Are the Virtues a Path to Weight Loss?
Ok, I’m about to say that thing you’re never supposed to say. You ready?
Losing baby weight is tough.
Since I’m finally feeling better after being sick for the first two months of Pete’s life, I thought it’d be fun to have some family pictures taken for our Christmas card. When the photographer sent me the email with the pictures, I had to take a deep breath. Maybe I’d just been avoiding mirrors, but I honestly had no idea I was that large! I’ve always been a pretty small person and seeing these pictures of myself was really, really jarring. I texted my best friend some of the pictures, complaining that maybe it was the lighting or the way we were positioned that was unflattering, and she said to me, in the most loving way possible, you just don’t have the same body you did before Peter.
They were hard words to hear, but I really needed to hear them.
Since then, I’ve been working on getting to the gym, which is hard when you have a 3 month old who laughs in the face of schedules. Babies are unpredictable and they make getting out of the house alone challenging. Add in the cold weather, limited hours of daylight and looming treats of the holiday season and you’ve got a recipe for massive weight gain, not weight loss!
And so, as I’ve thought about it (when I should have just gotten on my feet and worked out), I’ve come to a few conclusions. First of all, like most difficult things in life, losing weight just has to be about cultivating the virtues. It doesn’t really matter what you feel like doing, the virtue of diligence and discipline mean acknowledging what is healthy for you and doing it no matter how you might feel. If we let feelings dictate our lives, we’d all be 500 pounds and completely unhappy. It also means doing it every day, not just the day you happen to get psyched up looking at your exercise inspiration board on Pinterest. I think being persistent is the hardest part because it requires constant diligence, not just momentary passion.
Another virtue, that of temperance, is essential when it comes to eating habits. The other day I went for an amazing run and was starving afterwards, so I went right for the rest of the pecan pie hiding in the fridge. If you have discipline to work out, that alone probably won’t be enough, you’ll also need the temperance and self control to moderate what you’re eating.
Charity and patience also happen to be virtues.

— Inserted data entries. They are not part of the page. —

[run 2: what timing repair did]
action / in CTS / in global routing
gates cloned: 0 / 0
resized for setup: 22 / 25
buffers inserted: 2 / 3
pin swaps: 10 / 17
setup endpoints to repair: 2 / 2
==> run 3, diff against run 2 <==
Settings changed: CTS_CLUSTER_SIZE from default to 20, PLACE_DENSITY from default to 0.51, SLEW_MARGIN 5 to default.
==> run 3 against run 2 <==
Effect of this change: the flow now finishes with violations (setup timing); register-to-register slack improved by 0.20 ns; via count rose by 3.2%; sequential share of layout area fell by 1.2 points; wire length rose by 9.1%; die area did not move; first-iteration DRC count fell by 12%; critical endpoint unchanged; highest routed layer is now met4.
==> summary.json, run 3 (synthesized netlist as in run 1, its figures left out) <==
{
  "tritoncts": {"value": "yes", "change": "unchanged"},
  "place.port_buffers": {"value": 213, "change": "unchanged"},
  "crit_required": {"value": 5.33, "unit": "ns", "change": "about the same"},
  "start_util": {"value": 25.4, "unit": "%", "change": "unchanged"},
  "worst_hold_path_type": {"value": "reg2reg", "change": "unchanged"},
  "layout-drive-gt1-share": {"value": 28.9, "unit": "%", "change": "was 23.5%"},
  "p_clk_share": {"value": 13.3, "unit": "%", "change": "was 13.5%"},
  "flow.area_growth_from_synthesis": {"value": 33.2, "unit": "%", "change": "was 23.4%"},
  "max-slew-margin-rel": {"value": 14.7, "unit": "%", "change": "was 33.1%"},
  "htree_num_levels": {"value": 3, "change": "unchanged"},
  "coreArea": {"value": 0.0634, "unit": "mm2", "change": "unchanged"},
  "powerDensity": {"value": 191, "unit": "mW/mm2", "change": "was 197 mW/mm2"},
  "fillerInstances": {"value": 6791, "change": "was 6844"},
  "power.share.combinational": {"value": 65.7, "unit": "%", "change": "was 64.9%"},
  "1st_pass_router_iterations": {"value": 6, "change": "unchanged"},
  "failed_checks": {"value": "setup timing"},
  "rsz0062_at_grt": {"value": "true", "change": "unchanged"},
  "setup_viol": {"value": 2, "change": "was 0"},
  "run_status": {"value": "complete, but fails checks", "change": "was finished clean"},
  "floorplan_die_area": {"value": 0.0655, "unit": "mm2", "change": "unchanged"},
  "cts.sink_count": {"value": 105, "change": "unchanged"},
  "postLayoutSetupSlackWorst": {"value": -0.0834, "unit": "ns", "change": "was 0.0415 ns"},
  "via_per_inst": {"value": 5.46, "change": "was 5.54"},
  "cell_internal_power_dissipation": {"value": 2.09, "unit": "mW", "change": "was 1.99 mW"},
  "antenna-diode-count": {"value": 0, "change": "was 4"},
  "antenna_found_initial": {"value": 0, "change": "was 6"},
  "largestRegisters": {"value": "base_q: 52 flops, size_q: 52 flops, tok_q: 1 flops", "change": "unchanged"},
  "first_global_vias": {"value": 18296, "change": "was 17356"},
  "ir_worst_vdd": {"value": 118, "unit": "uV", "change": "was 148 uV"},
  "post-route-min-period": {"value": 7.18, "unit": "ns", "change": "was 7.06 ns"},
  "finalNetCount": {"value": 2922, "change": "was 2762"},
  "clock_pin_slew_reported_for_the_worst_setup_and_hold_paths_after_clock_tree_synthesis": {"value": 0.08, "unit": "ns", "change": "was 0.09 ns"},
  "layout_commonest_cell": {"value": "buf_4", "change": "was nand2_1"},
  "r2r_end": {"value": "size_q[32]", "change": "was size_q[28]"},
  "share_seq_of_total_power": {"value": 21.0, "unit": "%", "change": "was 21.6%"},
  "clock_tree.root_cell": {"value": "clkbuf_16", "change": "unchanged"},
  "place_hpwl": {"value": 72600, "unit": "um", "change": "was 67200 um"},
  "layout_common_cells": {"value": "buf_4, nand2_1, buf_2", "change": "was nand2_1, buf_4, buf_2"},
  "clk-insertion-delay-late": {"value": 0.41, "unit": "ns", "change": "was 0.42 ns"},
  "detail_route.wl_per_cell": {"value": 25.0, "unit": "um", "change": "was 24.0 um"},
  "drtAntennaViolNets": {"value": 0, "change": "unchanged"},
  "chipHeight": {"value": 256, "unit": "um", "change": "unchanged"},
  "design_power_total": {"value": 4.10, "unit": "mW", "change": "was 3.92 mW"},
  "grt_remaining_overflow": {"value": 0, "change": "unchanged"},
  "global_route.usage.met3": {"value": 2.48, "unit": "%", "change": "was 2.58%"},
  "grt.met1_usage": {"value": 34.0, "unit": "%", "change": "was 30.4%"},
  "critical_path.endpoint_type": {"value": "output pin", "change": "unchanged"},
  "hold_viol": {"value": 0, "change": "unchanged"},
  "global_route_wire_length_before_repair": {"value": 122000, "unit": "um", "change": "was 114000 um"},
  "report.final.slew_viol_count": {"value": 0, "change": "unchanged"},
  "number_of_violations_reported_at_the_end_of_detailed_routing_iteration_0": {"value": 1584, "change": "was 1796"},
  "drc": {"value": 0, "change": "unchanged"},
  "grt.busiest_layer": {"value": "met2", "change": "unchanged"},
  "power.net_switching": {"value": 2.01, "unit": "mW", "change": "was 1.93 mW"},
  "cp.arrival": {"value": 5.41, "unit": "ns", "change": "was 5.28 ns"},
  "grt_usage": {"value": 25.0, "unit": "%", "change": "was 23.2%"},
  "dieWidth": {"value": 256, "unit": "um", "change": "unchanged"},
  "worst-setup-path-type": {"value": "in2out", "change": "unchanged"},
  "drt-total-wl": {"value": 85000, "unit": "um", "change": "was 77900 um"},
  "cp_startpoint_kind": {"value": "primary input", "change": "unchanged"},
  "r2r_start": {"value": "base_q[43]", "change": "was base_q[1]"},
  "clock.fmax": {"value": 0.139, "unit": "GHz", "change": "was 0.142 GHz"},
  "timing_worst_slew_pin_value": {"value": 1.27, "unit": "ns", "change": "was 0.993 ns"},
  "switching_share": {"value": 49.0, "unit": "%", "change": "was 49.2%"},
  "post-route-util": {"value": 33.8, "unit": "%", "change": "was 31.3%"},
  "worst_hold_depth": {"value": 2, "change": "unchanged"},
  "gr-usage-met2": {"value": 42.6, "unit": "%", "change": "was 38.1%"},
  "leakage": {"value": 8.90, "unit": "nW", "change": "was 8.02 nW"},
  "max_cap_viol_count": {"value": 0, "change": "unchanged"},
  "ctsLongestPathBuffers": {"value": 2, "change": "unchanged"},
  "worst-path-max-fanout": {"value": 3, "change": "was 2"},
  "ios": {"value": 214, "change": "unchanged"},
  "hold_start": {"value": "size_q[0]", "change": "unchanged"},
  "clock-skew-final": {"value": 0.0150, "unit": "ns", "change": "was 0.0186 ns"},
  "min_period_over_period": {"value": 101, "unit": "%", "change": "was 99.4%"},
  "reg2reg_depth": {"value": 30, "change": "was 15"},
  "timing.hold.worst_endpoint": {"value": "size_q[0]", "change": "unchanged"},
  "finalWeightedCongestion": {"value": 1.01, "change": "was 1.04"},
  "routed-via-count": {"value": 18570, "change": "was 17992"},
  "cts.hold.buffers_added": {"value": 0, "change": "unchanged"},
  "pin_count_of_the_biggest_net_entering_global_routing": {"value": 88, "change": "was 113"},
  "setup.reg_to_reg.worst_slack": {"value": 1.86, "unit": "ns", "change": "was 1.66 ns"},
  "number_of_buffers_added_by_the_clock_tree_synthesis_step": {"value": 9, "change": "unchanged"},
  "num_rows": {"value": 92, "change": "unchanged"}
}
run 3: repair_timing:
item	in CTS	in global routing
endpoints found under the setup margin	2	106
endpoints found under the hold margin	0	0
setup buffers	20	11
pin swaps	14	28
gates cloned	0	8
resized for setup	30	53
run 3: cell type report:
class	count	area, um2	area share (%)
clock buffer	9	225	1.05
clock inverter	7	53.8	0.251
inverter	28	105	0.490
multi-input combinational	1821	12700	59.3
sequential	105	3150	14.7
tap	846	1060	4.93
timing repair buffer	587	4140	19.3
==> src/sv/multibulk_request_parser_top_assert.svh <==
// Assertion macros used by the parser top level.
`ifndef MULTIBULK_REQUEST_PARSER_TOP_ASSERT_SVH
`define MULTIBULK_REQUEST_PARSER_TOP_ASSERT_SVH

// Same-cycle implication, disabled while reset is low
`define MBRP_ASSERT_IMP(lbl, clk, rst_n, ante, cons, msg) \
    lbl: assert property (@(posedge clk) disable iff (!(rst_n)) (ante) |-> (cons)) \
        else $error(msg);

// Next-cycle implication, disabled while reset is low
`define MBRP_ASSERT_NXT(lbl, clk, rst_n, ante, cons, msg) \
    lbl: assert property (@(posedge clk) disable iff (!(rst_n)) (ante) |=> (cons)) \
        else $error(msg);

`endif

==> src/sv/mbrp_pkg.sv <==
`default_nettype none

package mbrp_pkg;

    // Framing characters
    localparam logic [7:0] CH_STAR   = 8'h2A;
    localparam logic [7:0] CH_DOLLAR = 8'h24;
    localparam logic [7:0] CH_CR     = 8'h0D;
    localparam logic [7:0] CH_LF     = 8'h0A;
    localparam logic [7:0] CH_ZERO   = 8'h30;
    localparam logic [7:0] CH_NINE   = 8'h39;

    // Number accumulator saturation value
    localparam int unsigned ACC_W   = 17;
    localparam int unsigned ACC_SAT = 131071;

    // Largest count and length the widths can carry
    localparam int unsigned CNT_HARD_CAP = 256;
    localparam int unsigned LEN_HARD_CAP = 65535;

    // Configuration register indexes
    localparam logic CFG_COUNT_LIMIT  = 1'b0;
    localparam logic CFG_LENGTH_LIMIT = 1'b1;

    typedef enum logic [3:0] {
        PH_STAR    = 4'd0,
        PH_CNT_DIG = 4'd1,
        PH_CNT_LF  = 4'd2,
        PH_DOLLAR  = 4'd3,
        PH_LEN_DIG = 4'd4,
        PH_LEN_LF  = 4'd5,
        PH_PAYLOAD = 4'd6,
        PH_PAY_CR  = 4'd7,
        PH_PAY_LF  = 4'd8
    } t_phase;

    typedef enum logic [2:0] {
        E_NONE    = 3'd0,
        E_LEAD    = 3'd1,
        E_DIGIT   = 3'd2,
        E_ZCOUNT  = 3'd3,
        E_ZLEN    = 3'd4,
        E_LIMIT   = 3'd5,
        E_CRLF    = 3'd6,
        E_DISCARD = 3'd7
    } t_err;

    // Effective limits handed to the parser core
    typedef struct packed {
        logic [8:0]  count_limit;
        logic [15:0] length_limit;
    } t_limits;

    // One result item
    typedef struct packed {
        logic [7:0] payload_byte;
        logic       payload_valid;
        logic [7:0] arg_number;
        logic       arg_end;
        logic       request_done;
        t_err       error_code;
    } t_result;

endpackage

`default_nettype wire

==> src/sv/mbrp_core.sv <==
`default_nettype none

module mbrp_core (
    input  wire logic             i_clk,
    input  wire logic             i_rst_n,
    input  wire logic             i_step,
    input  wire logic [7:0]       i_byte,
    input  wire logic             i_new_conn,
    input  wire mbrp_pkg::t_limits i_limits,
    output mbrp_pkg::t_result     o_result
);
    import mbrp_pkg::*;

    // Parser state
    t_phase           r_phase, n_phase;
    logic             r_failed, n_failed;
    logic [8:0]       r_arg_total, n_arg_total;
    logic [7:0]       r_arg_current, n_arg_current;
    logic [ACC_W-1:0] r_accum, n_accum;
    logic             r_digits, n_digits;
    logic [15:0]      r_bytes_left, n_bytes_left;

    // State as seen by this item: a new connection clears it first
    t_phase           w_phase;
    logic             w_failed;
    logic [8:0]       w_arg_total;
    logic [7:0]       w_arg_current;
    logic [ACC_W-1:0] w_accum;
    logic             w_digits;
    logic [15:0]      w_bytes_left;

    logic             w_is_digit;
    logic [20:0]      w_acc_wide;
    logic [ACC_W-1:0] w_acc_next;
    logic [8:0]       w_cur_inc;
    logic             w_last_arg;
    logic             w_last_byte;
    t_err             w_err;

    always_comb begin
        if (i_new_conn) begin
            w_phase       = PH_STAR;
            w_failed      = 1'b0;
            w_arg_total   = '0;
            w_arg_current = '0;
            w_accum       = '0;
            w_digits      = 1'b0;
            w_bytes_left  = '0;
        end else begin
            w_phase       = r_phase;
            w_failed      = r_failed;
            w_arg_total   = r_arg_total;
            w_arg_current = r_arg_current;
            w_accum       = r_accum;
            w_digits      = r_digits;
            w_bytes_left  = r_bytes_left;
        end
    end

    // Decimal accumulate with saturation: acc*10 + digit
    assign w_is_digit  = (i_byte >= CH_ZERO) && (i_byte <= CH_NINE);
    assign w_acc_wide  = ({4'b0, w_accum} << 3) + ({4'b0, w_accum} << 1)
                       + {17'b0, i_byte[3:0]};
    assign w_acc_next  = (w_acc_wide > 21'(ACC_SAT)) ? ACC_W'(ACC_SAT)
                                                      : w_acc_wide[ACC_W-1:0];
    assign w_cur_inc   = {1'b0, w_arg_current} + 9'd1;
    assign w_last_arg  = (w_cur_inc >= w_arg_total);
    assign w_last_byte = (w_bytes_left <= 16'd1);

    // Error detection
    always_comb begin
        w_err = E_NONE;
        if (w_failed) begin
            w_err = E_DISCARD;
        end else begin
            unique case (w_phase)
                PH_STAR: begin
                    if (i_byte != CH_STAR) w_err = E_LEAD;
                end
                PH_DOLLAR: begin
                    if (i_byte != CH_DOLLAR) w_err = E_LEAD;
                end
                PH_CNT_DIG, PH_LEN_DIG: begin
                    if (!w_is_digit && !((i_byte == CH_CR) && w_digits)) w_err = E_DIGIT;
                end
                PH_CNT_LF: begin
                    priority if (i_byte != CH_LF)              w_err = E_DIGIT;
                    else if (w_accum == '0)                     w_err = E_ZCOUNT;
                    else if (w_accum > {8'b0, i_limits.count_limit}) w_err = E_LIMIT;
                end
                PH_LEN_LF: begin
                    priority if (i_byte != CH_LF)              w_err = E_DIGIT;
                    else if (w_accum == '0)                     w_err = E_ZLEN;
                    else if (w_accum > {1'b0, i_limits.length_limit}) w_err = E_LIMIT;
                end
                PH_PAYLOAD: ;
                PH_PAY_CR: begin
                    if (i_byte != CH_CR) w_err = E_CRLF;
                end
                PH_PAY_LF: begin
                    if (i_byte != CH_LF) w_err = E_CRLF;
                end
                default: w_err = E_DIGIT;
            endcase
        end
    end

    // Next state
    always_comb begin
        n_phase       = w_phase;
        n_failed      = w_failed;
        n_arg_total   = w_arg_total;
        n_arg_current = w_arg_current;
        n_accum       = w_accum;
        n_digits      = w_digits;
        n_bytes_left  = w_bytes_left;
        if (w_err != E_NONE) begin
            n_failed = 1'b1;
        end else begin
            unique case (w_phase)
                PH_STAR, PH_DOLLAR: begin
                    n_accum  = '0;
                    n_digits = 1'b0;
                    n_phase  = (w_phase == PH_STAR) ? PH_CNT_DIG : PH_LEN_DIG;
                end
                PH_CNT_DIG, PH_LEN_DIG: begin
                    if (w_is_digit) begin
                        n_accum  = w_acc_next;
                        n_digits = 1'b1;
                    end else begin
                        n_phase = (w_phase == PH_CNT_DIG) ? PH_CNT_LF : PH_LEN_LF;
                    end
                end
                PH_CNT_LF: begin
                    // count already checked against a limit of at most 256
                    n_arg_total   = w_accum[8:0];
                    n_arg_current = '0;
                    n_phase       = PH_DOLLAR;
                end
                PH_LEN_LF: begin
                    n_bytes_left = w_accum[15:0];
                    n_phase      = PH_PAYLOAD;
                end
                PH_PAYLOAD: begin
                    if (w_last_byte) begin
                        n_bytes_left = '0;
                        n_phase      = PH_PAY_CR;
                    end else begin
                        n_bytes_left = w_bytes_left - 16'd1;
                    end
                end
                PH_PAY_CR: n_phase = PH_PAY_LF;
                PH_PAY_LF: begin
                    if (w_last_arg) begin
                        n_arg_current = '0;
                        n_arg_total   = '0;
                        n_phase       = PH_STAR;
                    end else begin
                        n_arg_current = w_cur_inc[7:0];
                        n_phase       = PH_DOLLAR;
                    end
                end
                default: n_failed = 1'b1;
            endcase
        end
    end

    // Result item
    always_comb begin
        o_result            = '0;
        o_result.error_code = w_err;
        if (w_err == E_NONE) begin
            unique case (w_phase)
                PH_PAYLOAD: begin
                    o_result.payload_byte  = i_byte;
                    o_result.payload_valid = 1'b1;
                    o_result.arg_number    = w_arg_current;
                    o_result.arg_end       = w_last_byte;
                end
                PH_PAY_LF: o_result.request_done = w_last_arg;
                default: ;
            endcase
        end
    end

    // State registers
    always_ff @(posedge i_clk) begin
        if (!i_rst_n) begin
            r_phase       <= PH_STAR;
            r_failed      <= 1'b0;
            r_arg_total   <= '0;
            r_arg_current <= '0;
            r_accum       <= '0;
            r_digits      <= 1'b0;
            r_bytes_left  <= '0;
        end else if (i_step) begin
            r_phase       <= n_phase;
            r_failed      <= n_failed;
            r_arg_total   <= n_arg_total;
            r_arg_current <= n_arg_current;
            r_accum       <= n_accum;
            r_digits      <= n_digits;
            r_bytes_left  <= n_bytes_left;
        end
    end

endmodule

`default_nettype wire

==> src/sv/multibulk_request_parser_top.sv <==
// Multibulk request parser. Takes a request stream one byte per item on the
// input channel and returns exactly one result item per byte. A result is a
// payload byte with its argument number and last-byte mark, a done flag on the
// LF that closes a request, an error code, or an empty item for any other
// byte. After an error every byte reports "discarded" until a byte arrives
// with new_connection set. An accepted byte waits in the input register, where
// the parse logic reads it; when the output register is free, the parse state
// is updated and the result lands in the output register at the same edge. A
// new byte is taken every cycle while the output register is free. While a
// result waits to be taken, a byte can still fill an empty input register;
// input ready then follows output ready. The configuration port writes the
// count limit (index 0) and the length limit (index 1). It is always ready.
// The user sees that it is written only while the parser is idle; the block does not enforce it.
`default_nettype none
`include "multibulk_request_parser_top_assert.svh"

module multibulk_request_parser_top #(
    parameter int unsigned MAX_ARGS    = 256,
    parameter int unsigned MAX_ARG_LEN = 65535
) (
    input  wire logic        i_clk,
    input  wire logic        i_rst_n,
    // input channel
    input  wire logic        i_in_valid,
    output logic             o_in_ready,
    input  wire logic [7:0]  i_data_byte,
    input  wire logic        i_new_connection,
    // output channel
    output logic             o_out_valid,
    input  wire logic        i_out_ready,
    output logic [7:0]       o_payload_byte,
    output logic             o_payload_valid,
    output logic [7:0]       o_arg_number,
    output logic             o_arg_end,
    output logic             o_request_done,
    output logic [2:0]       o_error_code,
    // configuration write channel
    input  wire logic        i_cfg_valid,
    output logic             o_cfg_ready,
    input  wire logic        i_cfg_index,
    input  wire logic [15:0] i_cfg_data
);
    import mbrp_pkg::*;

    localparam int unsigned CNT_CAP = (MAX_ARGS < CNT_HARD_CAP) ? MAX_ARGS : CNT_HARD_CAP;
    localparam int unsigned LEN_CAP = (MAX_ARG_LEN < LEN_HARD_CAP) ? MAX_ARG_LEN
                                                                     : LEN_HARD_CAP;

    // Configuration registers
    logic [8:0]  r_count_limit;
    logic [15:0] r_length_limit;
    t_limits     w_limits;

    // Input register
    logic        r_in_valid;
    logic [7:0]  r_in_byte;
    logic        r_in_new_conn;

    // Output register
    logic        r_out_valid;
    t_result     r_out;
    t_result     w_result;

    logic        w_out_free;
    logic        w_advance;

    assign o_cfg_ready = 1'b1;

    always_ff @(posedge i_clk) begin
        if (!i_rst_n) begin
            r_count_limit  <= 9'd64;
            r_length_limit <= 16'd4096;
        end else if (i_cfg_valid) begin
            unique case (i_cfg_index)
                CFG_COUNT_LIMIT:  r_count_limit  <= i_cfg_data[8:0];
                CFG_LENGTH_LIMIT: r_length_limit <= i_cfg_data;
                default: ;
            endcase
        end
    end

    // Clamp limits to what the widths and parameters allow
    always_comb begin
        w_limits.count_limit  = (r_count_limit > 9'(CNT_CAP)) ? 9'(CNT_CAP) : r_count_limit;
        w_limits.length_limit = (r_length_limit > 16'(LEN_CAP)) ? 16'(LEN_CAP)
                                                                : r_length_limit;
    end

    // Pipeline flow control
    assign w_out_free = !r_out_valid || i_out_ready;
    assign w_advance  = r_in_valid && w_out_free;
    assign o_in_ready = !r_in_valid || w_out_free;

    always_ff @(posedge i_clk) begin
        if (!i_rst_n) begin
            r_in_valid <= 1'b0;
        end else if (o_in_ready) begin
            r_in_valid <= i_in_valid;
        end
    end

    always_ff @(posedge i_clk) begin
        if (o_in_ready && i_in_valid) begin
            r_in_byte     <= i_data_byte;
            r_in_new_conn <= i_new_connection;
        end
    end

    mbrp_core u_core (
        .i_clk      (i_clk),
        .i_rst_n    (i_rst_n),
        .i_step     (w_advance),
        .i_byte     (r_in_byte),
        .i_new_conn (r_in_new_conn),
        .i_limits   (w_limits),
        .o_result   (w_result)
    );

    always_ff @(posedge i_clk) begin
        if (!i_rst_n) begin
            r_out_valid <= 1'b0;
        end else if (w_out_free) begin
            r_out_valid <= r_in_valid;
        end
    end

    always_ff @(posedge i_clk) begin
        if (w_advance) begin
            r_out <= w_result;
        end
    end

    assign o_out_valid     = r_out_valid;
    assign o_payload_byte  = r_out.payload_byte;
    assign o_payload_valid = r_out.payload_valid;
    assign o_arg_number    = r_out.arg_number;
    assign o_arg_end       = r_out.arg_end;
    assign o_request_done  = r_out.request_done;
    assign o_error_code    = r_out.error_code;

    // Checks
    `MBRP_ASSERT_IMP(a_err_clears_fields, i_clk, i_rst_n,
        o_out_valid && (o_error_code != E_NONE),
        !o_payload_valid && !o_arg_end && !o_request_done && (o_payload_byte == 8'd0),
        "error result carries payload fields")
    `MBRP_ASSERT_IMP(a_end_needs_payload, i_clk, i_rst_n,
        o_out_valid && o_arg_end, o_payload_valid,
        "arg_end without payload byte")
    `MBRP_ASSERT_IMP(a_done_not_payload, i_clk, i_rst_n,
        o_out_valid && o_request_done, !o_payload_valid,
        "request_done on a payload byte")
    `MBRP_ASSERT_NXT(a_advance_fills_out, i_clk, i_rst_n,
        w_advance, r_out_valid,
        "parsed item did not reach output register")

endmodule

`default_nettype wire

==> config.mk <==
export PLATFORM = sky130hd
export DESIGN_NAME = multibulk_request_parser_top
export DESIGN_NICKNAME = d
export VERILOG_FILES = /design/src/sv/mbrp_pkg.sv /design/src/sv/mbrp_core.sv /design/src/sv/multibulk_request_parser_top.sv
export VERILOG_INCLUDE_DIRS = /design/src /design/src/sv
export SDC_FILE = /design/constraint.sdc
export NUM_CORES = 1
export LEC_CHECK = 0
export CAP_MARGIN = 20
export CORE_MARGIN = 1
export CORE_UTILIZATION = 62
export CTS_CLUSTER_DIAMETER = 50
export DETAILED_ROUTE_END_ITERATION = 16
export DONT_BUFFER_PORTS = 1
export PLACE_DENSITY = 0.86
export SYNTH_ARGS = -nofsm -noshare
export SYNTH_HDL_FRONTEND = slang
export SYNTH_HIERARCHICAL = 1
export SYNTH_SLANG_ARGS = --single-unit
==> constraint.sdc <==
create_clock -name i_clk -period 4.9 [get_ports i_clk]
set_input_delay 0.735 -clock i_clk [delete_from_list [all_inputs] [get_ports i_clk]]
set_output_delay 0.735 -clock i_clk [all_outputs]
set_load 0.05 [all_outputs]
## After elaboration in Yosys (flattened, before gate mapping)

Cells that the tools add are included.
Widths: inputs -> output; s select.

- Flip-flop bits (word level): 114
- Output and inout bits: 25
- Logic and storage cells: 116
- Input port bits: 31

- $add $sub $neg: 4
- Bitwise gates (word level): 1
- Mux-type cells: 48
- Equal/unequal tests: 13
- Reduce and logical (&&, ||, !) cells: 22
- Order comparisons: 9

Operators with widths:

| kind | number |
|---|---|
| $mux 17 | 4 |
| $mux 16 | 4 |
| $mux 9 | 4 |
| $pmux 17 s2 | 1 |
| $mux 3 | 11 |
| $pmux 16 s2 | 1 |
| $pmux 4 s7 | 1 |
| $mux 8 | 3 |
| $pmux 3 s8 | 1 |
| $add 20x18->21 | 1 |
| $add 21x4->21 | 1 |
| $gt 21x17->1 const B | 1 |
| $pmux 9 s2 | 1 |
| $gt 17x16->1 | 1 |
| $gt 17x9->1 | 1 |
| $logic_not 17->1 | 1 |
| $eq 4x3->1 const B | 4 |
| $gt 16x16->1 const B | 1 |
| $le 16x1->1 const B | 1 |
| $mux 4 | 4 |
| $ne 8x4->1 const B | 2 |
| $ne 8x6->1 const B | 2 |
| $pmux 8 s2 | 1 |
| $sub 16x1->16 const B | 1 |
| 23 further kinds | 44 |

## Depth between registers and ports, before layout

- Depth in word-level cells: 10
- Depth in mapped cells: 21
- Mapped depth without buffers: 17

## By module

Netlist, hierarchy kept.

Modules (own cells, without submodules):

| module | instances | area an instance (µm²) | sequential area each (µm²) | cells an instance |
|---|---|---|---|---|
| mbrp_core | 1 | 5,846.9 | 1,121.1 | 786 |
| multibulk_request_parser_top | 1 | 2,060.7 | 1,471.4 | 155 |

## Worst setup path before layout

Ideal clock, no wire load.

- Kind: reg2reg
- Start: reg r_in_new_conn
- End: reg u_core.r_accum[13]
- Data arrival time: 4,166 ps
- Buffers on the path: 3
- Data required time: 4,777 ps
- Stages on the path, launching flop included: 15
- Path slack: 611 ps
- Library setup time: 123 ps
- Period minus slack after synthesis: 4,289 ps
- Cells stage by stage: edfxtp_1 clkbuf_1 clkbuf_1 clkbuf_1 nor2b_1 ha_1 ha_1 a211o_1 a21oi_1 a2bb2oi_1 a21oi_1 nor4b_1 o211ai_1 nor2_1 o22ai_1

- Cells in the longest elaborated chain, start to end: 9
- Elaborated cells between the ends (all ways): 38
- Those cells by class: add/sub (2); order compare (3); eq/ne (8); mux (17); reduce/logical (8)

RTL lines:

| what | RTL line | text |
|---|---|---|
| start: declaration | multibulk_request_parser_top.sv:57 | `logic r_in_new_conn;` |
| start signal: assignment | multibulk_request_parser_top.sv:105 | `r_in_new_conn <= i_new_connection;` |
| branches (longest 8 deep; another with $add 20x18->21) | -- |  |
| $mux 17 (*) | mbrp_core.sv:117 | `if (w_err != E_NONE) begin` |
| end signal: assignment | mbrp_core.sv:201 | `r_accum <= n_accum;` |
| end: declaration | mbrp_core.sv:19 | `logic [ACC_W-1:0] r_accum, n_accum;` |

Every way passes the cells marked *.
A chain may end at the register's enable or synchronous reset.

## Worst setup path after layout

- Start: reg r_in_new_conn
- End: reg u_core.r_accum[3]

The elaborated chain is that of the path after synthesis.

Hating on yourself and expecting all of the weight to come off after one work out isn’t a super productive philosophy and it won’t get you far. My mom likes to say, be patient with yourself. I think that phrase alone has made me a much more peaceful person. I also like to make goals for myself that reward hard work. I think I’ll indulge in a super cute (but unnecessarily pricey) Lululemon work out shirt if I reach my pre-pregnancy weight. John and I have a running joke that we’ll buy a new couch once I reach the Air Force’s standards for physical fitness. We’ll see if that ends up happening!
Eventually, at least in my case, having a baby just ends up being an excuse for not working hard. Well, excuses are great at placating, but they don’t achieve much else.God gave us bodies to take care of… not to abuse with gluttony. Ultimately, losing weight is just another way to cultivate the virtues. It’s not the exercise or the denying of food that’s hard, in and of itself, but really mastering how to control our base desires and becoming more ruled by reason and intellect. The process of losing weight should be not only about the physical aspects, but also about learning how to reign in our passions and therefore becoming better servants of God.